The word made Sam laugh, a beautiful bark, like a fox.

`Tribe?'

Edward smiled broadly, showing a row of polished ice white teeth. `Well. I thought you might be one of the indigenous ones, although your scent is too modern and strong. You move in a very - how shall I say - un-modern way! Skilful and with care. What are you doing here? Hunting?'

The word was ambiguous. Sam wondered whether Edward had worked out his identity and was testing him, or whether the word was just generic, a reasonable explanation as to why he was out in the wilderness.

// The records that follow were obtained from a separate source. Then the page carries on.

### src/rtl/trap_pkg.sv
`default_nettype none
// ============================================================================
//  Module      : trap_pkg
//  Description : Shared definitions for the machine-mode trap controller:
//                CSR addresses, mstatus/mip bit positions, cause codes,
//                FSM state encoding and the interrupt priority helper.
//  Revision    : 1.0  initial release
// ============================================================================
package trap_pkg;

  // CSR address map
  localparam logic [11:0] c_csr_mstatus  = 12'h300;
  localparam logic [11:0] c_csr_mie      = 12'h304;
  localparam logic [11:0] c_csr_mtvec    = 12'h305;
  localparam logic [11:0] c_csr_mscratch = 12'h340;
  localparam logic [11:0] c_csr_mepc     = 12'h341;
  localparam logic [11:0] c_csr_mcause   = 12'h342;
  localparam logic [11:0] c_csr_mtval    = 12'h343;
  localparam logic [11:0] c_csr_mip      = 12'h344;

  // mstatus bit positions
  localparam int c_mstatus_mie    = 3;
  localparam int c_mstatus_mpie   = 7;
  localparam int c_mstatus_mpp_lo = 11;
  localparam int c_mstatus_mpp_hi = 12;

  // mip/mie bit positions
  localparam int c_irq_sw_bit    = 3;
  localparam int c_irq_timer_bit = 7;
  localparam int c_irq_ext_bit   = 11;

  // Cause codes
  localparam logic [4:0] c_cause_irq_sw    = 5'd3;
  localparam logic [4:0] c_cause_irq_timer = 5'd7;
  localparam logic [4:0] c_cause_irq_ext   = 5'd11;
  localparam logic [4:0] c_cause_ecall_m   = 5'd11;

  // Trap sequencer state
  typedef enum logic [1:0] {
    ST_IDLE     = 2'd0,
    ST_FLUSH    = 2'd1,
    ST_REDIRECT = 2'd2
  } trap_state_e;

  // Kind of event captured when the sequencer leaves IDLE
  typedef enum logic [1:0] {
    EV_NONE = 2'd0,
    EV_EXC  = 2'd1,
    EV_IRQ  = 2'd2,
    EV_MRET = 2'd3
  } trap_event_e;

  // Interrupt priority: external > software > timer.
  // Caller guarantees at least one input is set.
  function automatic logic [4:0] irq_cause(input logic ext, input logic sw);
    if (ext)     return c_cause_irq_ext;
    else if (sw) return c_cause_irq_sw;
    else         return c_cause_irq_timer;
  endfunction

endpackage
`default_nettype wire

### src/rtl/trap_ctrl_if.sv
`default_nettype none
// ============================================================================
//  Module      : trap_ctrl_if
//  Description : Core-side bundle of the trap controller: exception/interrupt
//                event inputs, CSR access bus and pipeline control outputs.
//                master = pipeline side, slave = trap_ctrl.
//  Revision    : 1.0  initial release
// ============================================================================
interface trap_ctrl_if #(
  parameter int XLEN = 32
);
  logic            exception_i;
  logic [4:0]      exception_code_i;
  logic [XLEN-1:0] exc_tval_i;
  logic            wb_valid_i;
  logic [XLEN-1:0] wb_pc_i;
  logic            mret_i;
  logic            irq_ext_i;
  logic            irq_sw_i;
  logic            irq_timer_i;
  logic            csr_we_i;
  logic [11:0]     csr_addr_i;
  logic [XLEN-1:0] csr_wdata_i;
  logic [XLEN-1:0] csr_rdata_o;
  logic            flush_o;
  logic            stall_o;
  logic            redirect_o;
  logic [XLEN-1:0] redirect_pc_o;

  modport master (
    output exception_i, exception_code_i, exc_tval_i, wb_valid_i, wb_pc_i,
           mret_i, irq_ext_i, irq_sw_i, irq_timer_i,
           csr_we_i, csr_addr_i, csr_wdata_i,
    input  csr_rdata_o, flush_o, stall_o, redirect_o, redirect_pc_o
  );

  modport slave (
    input  exception_i, exception_code_i, exc_tval_i, wb_valid_i, wb_pc_i,
           mret_i, irq_ext_i, irq_sw_i, irq_timer_i,
           csr_we_i, csr_addr_i, csr_wdata_i,
    output csr_rdata_o, flush_o, stall_o, redirect_o, redirect_pc_o
  );
endinterface
`default_nettype wire

### src/rtl/trap_csr_file.sv
`default_nettype none
// ============================================================================
//  Module      : trap_csr_file
//  Description : Machine-mode trap CSRs (mstatus, mie, mip, mtvec, mscratch,
//                mepc, mcause, mtval): storage, write decode, read mux.
//                Hardware trap/mret updates take precedence over software
//                writes for mstatus/mepc/mcause/mtval.
//  Config      : TRAP_VECTORED_EN - mtvec[0] (mode) writable
//  Ports       : clk/reset, i_we/i_addr/i_wdata/o_rdata CSR bus,
//                i_trap_take/i_mret_take + cause/epc/tval hardware update,
//                i_irq_* interrupt lines, o_* state for the sequencer.
//  Revision    : 1.0  initial release
// ============================================================================
module trap_csr_file
  import trap_pkg::*;
#(
  parameter int              XLEN        = 32,
  parameter logic [XLEN-1:0] RESET_MTVEC = '0
) (
  input  wire logic            clk,
  input  wire logic            reset,
  input  wire logic            i_we,
  input  wire logic [11:0]     i_addr,
  input  wire logic [XLEN-1:0] i_wdata,
  output logic      [XLEN-1:0] o_rdata,
  input  wire logic            i_trap_take,
  input  wire logic            i_mret_take,
  input  wire logic [XLEN-1:0] i_cause,
  input  wire logic [XLEN-1:0] i_epc,
  input  wire logic [XLEN-1:0] i_tval,
  input  wire logic            i_irq_ext,
  input  wire logic            i_irq_sw,
  input  wire logic            i_irq_timer,
  output logic                 o_mstatus_mie,
  output logic      [XLEN-1:0] o_mie,
  output logic      [XLEN-1:0] o_mip,
  output logic      [XLEN-1:0] o_mtvec,
  output logic      [XLEN-1:0] o_mepc
);

  // Only the three implemented interrupt enables are writable
  localparam logic [XLEN-1:0] c_irq_mask =
      (XLEN'(1) << c_irq_sw_bit) | (XLEN'(1) << c_irq_timer_bit) | (XLEN'(1) << c_irq_ext_bit);

`ifdef TRAP_VECTORED_EN
  localparam logic [XLEN-1:0] c_mtvec_mask = ~(XLEN'(2));
`else
  localparam logic [XLEN-1:0] c_mtvec_mask = ~(XLEN'(3));
`endif

  logic            r_mstatus_mie;
  logic            r_mstatus_mpie;
  logic [XLEN-1:0] r_mie;
  logic [XLEN-1:0] r_mtvec;
  logic [XLEN-1:0] r_mscratch;
  logic [XLEN-1:0] r_mepc;
  logic [XLEN-1:0] r_mcause;
  logic [XLEN-1:0] r_mtval;
  logic [XLEN-1:0] w_mip;
  logic [XLEN-1:0] w_mstatus;

  logic w_wr_mstatus, w_wr_mie, w_wr_mtvec, w_wr_mscratch;
  logic w_wr_mepc, w_wr_mcause, w_wr_mtval;

  assign w_wr_mstatus  = i_we && (i_addr == c_csr_mstatus);
  assign w_wr_mie      = i_we && (i_addr == c_csr_mie);
  assign w_wr_mtvec    = i_we && (i_addr == c_csr_mtvec);
  assign w_wr_mscratch = i_we && (i_addr == c_csr_mscratch);
  assign w_wr_mepc     = i_we && (i_addr == c_csr_mepc);
  assign w_wr_mcause   = i_we && (i_addr == c_csr_mcause);
  assign w_wr_mtval    = i_we && (i_addr == c_csr_mtval);

  // mstatus: trap entry stacks MIE into MPIE, mret unstacks it
  always_ff @(posedge clk) begin
    if (reset) begin
      r_mstatus_mie  <= 1'b0;
      r_mstatus_mpie <= 1'b0;
    end else if (i_trap_take) begin
      r_mstatus_mpie <= r_mstatus_mie;
      r_mstatus_mie  <= 1'b0;
    end else if (i_mret_take) begin
      r_mstatus_mie  <= r_mstatus_mpie;
      r_mstatus_mpie <= 1'b1;
    end else if (w_wr_mstatus) begin
      r_mstatus_mie  <= i_wdata[c_mstatus_mie];
      r_mstatus_mpie <= i_wdata[c_mstatus_mpie];
    end
  end

  // Software-only CSRs
  always_ff @(posedge clk) begin
    if (reset) begin
      r_mie      <= '0;
      r_mtvec    <= RESET_MTVEC & c_mtvec_mask;
      r_mscratch <= '0;
    end else begin
      if (w_wr_mie)      r_mie      <= i_wdata & c_irq_mask;
      if (w_wr_mtvec)    r_mtvec    <= i_wdata & c_mtvec_mask;
      if (w_wr_mscratch) r_mscratch <= i_wdata;
    end
  end

  // Trap-state CSRs: hardware entry beats a coincident software write
  always_ff @(posedge clk) begin
    if (reset) begin
      r_mepc   <= '0;
      r_mcause <= '0;
      r_mtval  <= '0;
    end else if (i_trap_take) begin
      r_mepc   <= {i_epc[XLEN-1:2], 2'b00};
      r_mcause <= i_cause;
      r_mtval  <= i_tval;
    end else begin
      if (w_wr_mepc)   r_mepc   <= {i_wdata[XLEN-1:2], 2'b00};
      if (w_wr_mcause) r_mcause <= i_wdata;
      if (w_wr_mtval)  r_mtval  <= i_wdata;
    end
  end

  always_comb begin
    w_mip                  = '0;
    w_mip[c_irq_sw_bit]    = i_irq_sw;
    w_mip[c_irq_timer_bit] = i_irq_timer;
    w_mip[c_irq_ext_bit]   = i_irq_ext;
  end

  // MPP is hardwired to machine mode
  always_comb begin
    w_mstatus                                     = '0;
    w_mstatus[c_mstatus_mie]                      = r_mstatus_mie;
    w_mstatus[c_mstatus_mpie]                     = r_mstatus_mpie;
    w_mstatus[c_mstatus_mpp_hi:c_mstatus_mpp_lo]  = 2'b11;
  end

  always_comb begin
    o_rdata = '0;
    case (i_addr)
      c_csr_mstatus:  o_rdata = w_mstatus;
      c_csr_mie:      o_rdata = r_mie;
      c_csr_mtvec:    o_rdata = r_mtvec;
      c_csr_mscratch: o_rdata = r_mscratch;
      c_csr_mepc:     o_rdata = r_mepc;
      c_csr_mcause:   o_rdata = r_mcause;
      c_csr_mtval:    o_rdata = r_mtval;
      c_csr_mip:      o_rdata = w_mip;
      default:        o_rdata = '0;
    endcase
  end

  assign o_mstatus_mie = r_mstatus_mie;
  assign o_mie         = r_mie;
  assign o_mip         = w_mip;
  assign o_mtvec       = r_mtvec;
  assign o_mepc        = r_mepc;

  // Low epc bits are discarded on purpose (alignment)
  logic w_unused_epc;
  assign w_unused_epc = ^i_epc[1:0];

endmodule
`default_nettype wire

### src/rtl/trap_ctrl.sv
`default_nettype none
// ============================================================================
//  Module      : trap_ctrl
//  Description : Machine-mode trap controller. Arbitrates exception >
//                interrupt > mret at the WB boundary, updates trap CSRs and
//                sequences IDLE -> FLUSH -> REDIRECT -> IDLE towards fetch.
//  Config      : TRAP_VECTORED_EN - vectored interrupt targets
//                (base + 4*cause) when mtvec[0] = 1
//  Ports       : clk, reset (sync, active-high),
//                bus (trap_ctrl_if.slave): events, CSR bus, flush/stall/redirect
//  Revision    : 1.0  initial release
// ============================================================================
module trap_ctrl
  import trap_pkg::*;
#(
  parameter int              XLEN        = 32,
  parameter logic [XLEN-1:0] RESET_MTVEC = '0
) (
  input  wire logic  clk,
  input  wire logic  reset,
  trap_ctrl_if.slave bus
);

  trap_state_e r_state;
  trap_state_e w_state_nxt;
  trap_event_e r_event;
  logic [4:0]      r_irq_code;
  logic [XLEN-1:0] r_target;

  logic            w_mstatus_mie;
  logic [XLEN-1:0] w_mie;
  logic [XLEN-1:0] w_mip;
  logic [XLEN-1:0] w_mtvec;
  logic [XLEN-1:0] w_mepc;
  logic [XLEN-1:0] w_pend;
  logic            w_idle;
  logic            w_irq_req;
  logic            w_take_exc;
  logic            w_take_irq;
  logic            w_take_mret;
  logic [4:0]      w_irq_code;
  logic [XLEN-1:0] w_hw_cause;
  logic [XLEN-1:0] w_hw_tval;
  logic [XLEN-1:0] w_base;
  logic [XLEN-1:0] w_target;

  assign w_idle    = (r_state == ST_IDLE);
  assign w_pend    = w_mip & w_mie;
  assign w_irq_req = bus.wb_valid_i && w_mstatus_mie && (|w_pend);

  // Priority: exception > interrupt > mret. A losing IRQ simply stays pending.
  assign w_take_exc  = w_idle && bus.exception_i;
  assign w_take_irq  = w_idle && !bus.exception_i && w_irq_req;
  assign w_take_mret = w_idle && !bus.exception_i && !w_irq_req && bus.mret_i;

  assign w_irq_code = irq_cause(w_pend[c_irq_ext_bit], w_pend[c_irq_sw_bit]);

  assign w_hw_cause = w_take_exc ? {{(XLEN-5){1'b0}}, bus.exception_code_i}
                                 : {1'b1, {(XLEN-6){1'b0}}, w_irq_code};

  // ecall carries no faulting value; interrupts never do
  assign w_hw_tval = (w_take_exc && (bus.exception_code_i != c_cause_ecall_m))
                     ? bus.exc_tval_i : '0;

  trap_csr_file #(
    .XLEN        (XLEN),
    .RESET_MTVEC (RESET_MTVEC)
  ) u_csr (
    .clk           (clk),
    .reset         (reset),
    .i_we          (bus.csr_we_i && w_idle),
    .i_addr        (bus.csr_addr_i),
    .i_wdata       (bus.csr_wdata_i),
    .o_rdata       (bus.csr_rdata_o),
    .i_trap_take   (w_take_exc || w_take_irq),
    .i_mret_take   (w_take_mret),
    .i_cause       (w_hw_cause),
    .i_epc         (bus.wb_pc_i),
    .i_tval        (w_hw_tval),
    .i_irq_ext     (bus.irq_ext_i),
    .i_irq_sw      (bus.irq_sw_i),
    .i_irq_timer   (bus.irq_timer_i),
    .o_mstatus_mie (w_mstatus_mie),
    .o_mie         (w_mie),
    .o_mip         (w_mip),
    .o_mtvec       (w_mtvec),
    .o_mepc        (w_mepc)
  );

  // State register
  always_ff @(posedge clk) begin
    if (reset) r_state <= ST_IDLE;
    else       r_state <= w_state_nxt;
  end

  // Next-state logic
  always_comb begin
    w_state_nxt = r_state;
    case (r_state)
      ST_IDLE:     if (w_take_exc || w_take_irq || w_take_mret) w_state_nxt = ST_FLUSH;
      ST_FLUSH:    w_state_nxt = ST_REDIRECT;
      ST_REDIRECT: w_state_nxt = ST_IDLE;
      default:     w_state_nxt = ST_IDLE;
    endcase
  end

  // Outputs
  always_comb begin
    bus.flush_o       = 1'b0;
    bus.stall_o       = 1'b0;
    bus.redirect_o    = 1'b0;
    bus.redirect_pc_o = '0;
    case (r_state)
      ST_FLUSH: begin
        bus.flush_o = 1'b1;
        bus.stall_o = 1'b1;
      end
      ST_REDIRECT: begin
        bus.stall_o       = 1'b1;
        bus.redirect_o    = 1'b1;
        bus.redirect_pc_o = r_target;
      end
      default: ;
    endcase
  end

  // Remember what was accepted so FLUSH can compute the target
  always_ff @(posedge clk) begin
    if (reset) begin
      r_event    <= EV_NONE;
      r_irq_code <= '0;
    end else if (w_idle) begin
      r_irq_code <= w_irq_code;
      if (w_take_exc)       r_event <= EV_EXC;
      else if (w_take_irq)  r_event <= EV_IRQ;
      else if (w_take_mret) r_event <= EV_MRET;
    end
  end

  assign w_base = {w_mtvec[XLEN-1:2], 2'b00};

  always_comb begin
    w_target = w_base;
    if (r_event == EV_MRET) begin
      w_target = w_mepc;
    end
`ifdef TRAP_VECTORED_EN
    else if ((r_event == EV_IRQ) && w_mtvec[0]) begin
      w_target = w_base + {{(XLEN-7){1'b0}}, r_irq_code, 2'b00};
    end
`endif
  end

  // Target is latched during FLUSH; CSR writes are blocked there so it is stable
  always_ff @(posedge clk) begin
    if (reset)                   r_target <= '0;
    else if (r_state == ST_FLUSH) r_target <= w_target;
  end

  // mtvec mode bits only matter in the vectored build
  logic w_unused_mtvec;
  assign w_unused_mtvec = ^w_mtvec[1:0];

endmodule
`default_nettype wire

### src/flat_wrapper.sv
// flat-port wrapper written by rule: the top's interface ports become plain ports
module trap_ctrl_flat import trap_pkg::*;
#(
  parameter int              XLEN        = 32,
  parameter logic [XLEN-1:0] RESET_MTVEC = '0
)
  (clk, reset, bus_exception_i, bus_exception_code_i, bus_exc_tval_i, bus_wb_valid_i, bus_wb_pc_i, bus_mret_i, bus_irq_ext_i, bus_irq_sw_i, bus_irq_timer_i, bus_csr_we_i, bus_csr_addr_i, bus_csr_wdata_i, bus_csr_rdata_o, bus_flush_o, bus_stall_o, bus_redirect_o, bus_redirect_pc_o);
  trap_ctrl_if #(.XLEN(XLEN)) bus_i ();
  input  wire logic clk;
  input  wire logic reset;
  input wire logic [$bits(bus_i.exception_i)-1:0] bus_exception_i;
  input wire logic [$bits(bus_i.exception_code_i)-1:0] bus_exception_code_i;
  input wire logic [$bits(bus_i.exc_tval_i)-1:0] bus_exc_tval_i;
  input wire logic [$bits(bus_i.wb_valid_i)-1:0] bus_wb_valid_i;
  input wire logic [$bits(bus_i.wb_pc_i)-1:0] bus_wb_pc_i;
  input wire logic [$bits(bus_i.mret_i)-1:0] bus_mret_i;
  input wire logic [$bits(bus_i.irq_ext_i)-1:0] bus_irq_ext_i;
  input wire logic [$bits(bus_i.irq_sw_i)-1:0] bus_irq_sw_i;
  input wire logic [$bits(bus_i.irq_timer_i)-1:0] bus_irq_timer_i;
  input wire logic [$bits(bus_i.csr_we_i)-1:0] bus_csr_we_i;
  input wire logic [$bits(bus_i.csr_addr_i)-1:0] bus_csr_addr_i;
  input wire logic [$bits(bus_i.csr_wdata_i)-1:0] bus_csr_wdata_i;
  output wire logic [$bits(bus_i.csr_rdata_o)-1:0] bus_csr_rdata_o;
  output wire logic [$bits(bus_i.flush_o)-1:0] bus_flush_o;
  output wire logic [$bits(bus_i.stall_o)-1:0] bus_stall_o;
  output wire logic [$bits(bus_i.redirect_o)-1:0] bus_redirect_o;
  output wire logic [$bits(bus_i.redirect_pc_o)-1:0] bus_redirect_pc_o;
  assign bus_i.exception_i = bus_exception_i;
  assign bus_i.exception_code_i = bus_exception_code_i;
  assign bus_i.exc_tval_i = bus_exc_tval_i;
  assign bus_i.wb_valid_i = bus_wb_valid_i;
  assign bus_i.wb_pc_i = bus_wb_pc_i;
  assign bus_i.mret_i = bus_mret_i;
  assign bus_i.irq_ext_i = bus_irq_ext_i;
  assign bus_i.irq_sw_i = bus_irq_sw_i;
  assign bus_i.irq_timer_i = bus_irq_timer_i;
  assign bus_i.csr_we_i = bus_csr_we_i;
  assign bus_i.csr_addr_i = bus_csr_addr_i;
  assign bus_i.csr_wdata_i = bus_csr_wdata_i;
  assign bus_csr_rdata_o = bus_i.csr_rdata_o;
  assign bus_flush_o = bus_i.flush_o;
  assign bus_stall_o = bus_i.stall_o;
  assign bus_redirect_o = bus_i.redirect_o;
  assign bus_redirect_pc_o = bus_i.redirect_pc_o;
  trap_ctrl #(.XLEN(XLEN), .RESET_MTVEC(RESET_MTVEC)) u_core (.clk(clk), .reset(reset), .bus(bus_i));
endmodule
### config.mk
export PLATFORM = sky130hd
export DESIGN_NAME = trap_ctrl_flat
export DESIGN_NICKNAME = d
export VERILOG_FILES = /design/src/rtl/trap_pkg.sv /design/src/rtl/trap_ctrl_if.sv /design/src/rtl/trap_csr_file.sv /design/src/rtl/trap_ctrl.sv /design/src/flat_wrapper.sv
export SDC_FILE = /design/constraint.sdc
export NUM_CORES = 1
export LEC_CHECK = 0
export CORE_UTILIZATION = 30
export CTS_CLUSTER_DIAMETER = 150
export CTS_CLUSTER_SIZE = 24
export DETAILED_ROUTE_END_ITERATION = 6
export DONT_BUFFER_PORTS = 1
export GPL_ROUTABILITY_DRIVEN = 0
export MAX_ROUTING_LAYER = met4
export PLACE_DENSITY = 0.53
export SLEW_MARGIN = 20
export SYNTH_ARGS = -nofsm -noshare
export SYNTH_HDL_FRONTEND = slang
export SYNTH_SLANG_ARGS = --single-unit
### constraint.sdc
create_clock -name clk -period 3.23 [get_ports clk]
set_clock_uncertainty 0.1 [all_clocks]
set_input_delay 0.646 -clock clk [delete_from_list [all_inputs] [get_ports clk]]
set_output_delay 0.646 -clock clk [all_outputs]
set_load 0.05 [all_outputs]
==> results of run 1 <==
cell usage after synthesis, types with 2 or more instances:
library cell / count
clkbuf_1: 103
and2_1: 32
inv_1: 44
nand4_1: 7
nor3_1: 2
a221oi_1: 36
buf_4: 3
nand2b_1: 3
a211oi_1: 2
a31o_2: 2
mux2_2: 3
and3_1: 2
a22o_1: 25
nand2_1: 126
ha_1: 4
mux4_2: 26
mux2i_1: 9
nor2b_1: 5
or3_1: 3
buf_2: 22
o21ai_0: 135
nor4bb_1: 2
nor2_1: 73
a22oi_1: 3
o2111ai_1: 3
a21oi_1: 96
dfxtp_1: 195
a31oi_1: 5
nand3_1: 138
a311oi_1: 62
a221o_1: 4
and4_1: 2
nor3b_1: 2
or2_2: 2
metal layers:
| layer | vias to the layer above | track usage | share of wire |
|---|---|---|---|
| met5 | - | - | 0 |
| met4 | 0 | 0.0773 | 0.022 |
| met3 | 54 | 0.0519 | 0.086 |
| met2 | 470 | 0.372 | 0.46 |
| met1 | 4652 | 0.310 | 0.43 |
| li1 | 4300 | - | - |
power by group through the flow:
stage / sequential (mW) / combinational (mW) / clock [mW]
2_1_floorplan: 2.65 / 0.556 / 0
3_3_place_gp: 2.68 / 0.695 / 0
3_5_place_dp: 2.68 / 0.704 / 0
4_1_cts: 2.62 / 0.705 / 2.20
5_1_grt: 2.64 / 0.770 / 2.30
6_report: 2.63 / 0.706 / 2.17
layout by cell type, fill, tap and decap left out, types with 26 or more instances in the layout:
master and n:
buf_12 35, o21ai_0 135, and2_1 31, a311oi_1 62
nand2_1 125, dfxtp_1 193, a21oi_1 94, inv_1 44
nand3_1 136, mux4_2 26, a221oi_1 36, buf_4 38
nor2_1 72
layout make-up:
| cell class | instances | area, um^2 |
|---|---|---|
| tap | 402 | 503 |
| inverter | 44 | 165 |
| sequential | 195 | 3910 |
| fill | 3270 | 20300 |
| clock inverter | 14 | 145 |
| timing repair buffer | 73 | 986 |
| clock buffer | 18 | 439 |
| multi-input combinational | 831 | 5250 |
worst max-delay path: cells and delay by family:
family / cells / cell delay [ns]
simple gates: 3 / 1.06
compound gates: 1 / 0.20
buf+inv: 2 / 0.41
through the flow:
step	area, um^2	cells
final	11400	1577
after global placement	10800	1545
after detailed placement	10800	1545
after CTS	11400	1577
after floorplan	9750	1199
after global routing	11400	1577
sequential cells by signal, summed over array words and instances, names as in the netlist:
register	cells
u_core.u_csr.r_mcause	32
u_core.u_csr.r_mscratch	32
u_core.u_csr.r_mtval	32
u_core.r_target	30
u_core.u_csr.o_mepc	30
u_core.u_csr.o_mtvec	30
u_core.u_csr.o_mie	3
u_core.r_event	2
u_core.r_state	2
u_core.u_csr.o_mstatus_mie	1
u_core.u_csr.r_mstatus_mpie	1
worst min-delay path by stage:
stage | end | depth (start not counted)
after floorplan | u_core.u_csr.r_mcause[25] | 2
after global placement | u_core.u_csr.r_mcause[12] | 2
after detailed placement | u_core.u_csr.r_mcause[10] | 2
after CTS | u_core.u_csr.r_mscratch[23] | 1
after global routing | u_core.u_csr.o_mtvec[23] | 1
final | u_core.u_csr.r_mtval[27] | 1
kinds of logic after synthesis:
kind of cell    Yosys count  synth area share
compound gates          379             0.251
flops                   195             0.401
fa+ha+maj                 4           0.00514
mux                      38            0.0729
simple gates            408             0.199
buf+inv                 173            0.0707
other cells               1          0.000385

`I don't hunt. I have no weapons. I just needed a break, you know. To get away. ' Sam's voice trailed away. He lowered his head, and a curtail of brown hair fell over his forehead.

`Yes, I do know Sam.'

Edward stood scrutinising the man and sensed, as he had earlier, the enormity of Sam's loss. Although in such close proximity he could now read some of the boy's thoughts they were oddly compressed and minimalist, as if Sam was deliberately not thinking at all. And when he did think, the depth of his pain oddly and profoundly mirrored Edwards, almost exactly, in shade and color. For his part, sensitive as Sam was, he thought Edward looked sad and as lost as he was.

`And you, Edward. What are you doing here? If this is not your home, and if you're not hunting me?' The boy smiled secretively, almost flirtatiously.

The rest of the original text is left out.